┌──
`config.mk`:
```
export PLATFORM = sky130hd
export DESIGN_NAME = pac_counter16
export DESIGN_NICKNAME = d
export VERILOG_FILES = /design/src/hdl/pac_pkg.sv /design/src/hdl/pac_pin_sync.sv /design/src/hdl/pac_prescaler.sv /design/src/hdl/pac_counter16.sv
export SDC_FILE = /design/constraint.sdc
export NUM_CORES = 1
export LEC_CHECK = 0
export BUFFER_PORTS_ARGS = -buffer_cell sky130_fd_sc_hd__buf_2
export CAP_MARGIN = 25
export CORE_ASPECT_RATIO = 0.7
export CORE_MARGIN = 4
export CORE_UTILIZATION = 35
export CTS_CLUSTER_SIZE = 20
export DETAILED_ROUTE_END_ITERATION = 12
export PLACE_DENSITY = 0.71
export SYNTH_ARGS = -nofsm -noshare
export SYNTH_HDL_FRONTEND = slang
export SYNTH_SLANG_ARGS = --single-unit
```
`constraint.sdc`:
```
create_clock -name clk -period 3.2 [get_ports clk]
set_input_delay 0.32 -clock clk [delete_from_list [all_inputs] [get_ports clk]]
set_output_delay 0.32 -clock clk [all_outputs]
set_load 0.01 [all_outputs]
```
└──
Instructions for the task> What is needed is an exact copy of every entry.

Written answer>
`config.mk`:
```
export PLATFORM = sky130hd
export DESIGN_NAME = pac_counter16
export DESIGN_NICKNAME = d
export VERILOG_FILES = /design/src/hdl/pac_pkg.sv /design/src/hdl/pac_pin_sync.sv /design/src/hdl/pac_prescaler.sv /design/src/hdl/pac_counter16.sv
export SDC_FILE = /design/constraint.sdc
export NUM_CORES = 1
export LEC_CHECK = 0
export BUFFER_PORTS_ARGS = -buffer_cell sky130_fd_sc_hd__buf_2
export CAP_MARGIN = 25
export CORE_ASPECT_RATIO = 0.7
export CORE_MARGIN = 4
export CORE_UTILIZATION = 35
export CTS_CLUSTER_SIZE = 20
export DETAILED_ROUTE_END_ITERATION = 12
export PLACE_DENSITY = 0.71
export SYNTH_ARGS = -nofsm -noshare
export SYNTH_HDL_FRONTEND = slang
export SYNTH_SLANG_ARGS = --single-unit
```
`constraint.sdc`:
```
create_clock -name clk -period 3.2 [get_ports clk]
set_input_delay 0.32 -clock clk [delete_from_list [all_inputs] [get_ports clk]]
set_output_delay 0.32 -clock clk [all_outputs]
set_load 0.01 [all_outputs]
```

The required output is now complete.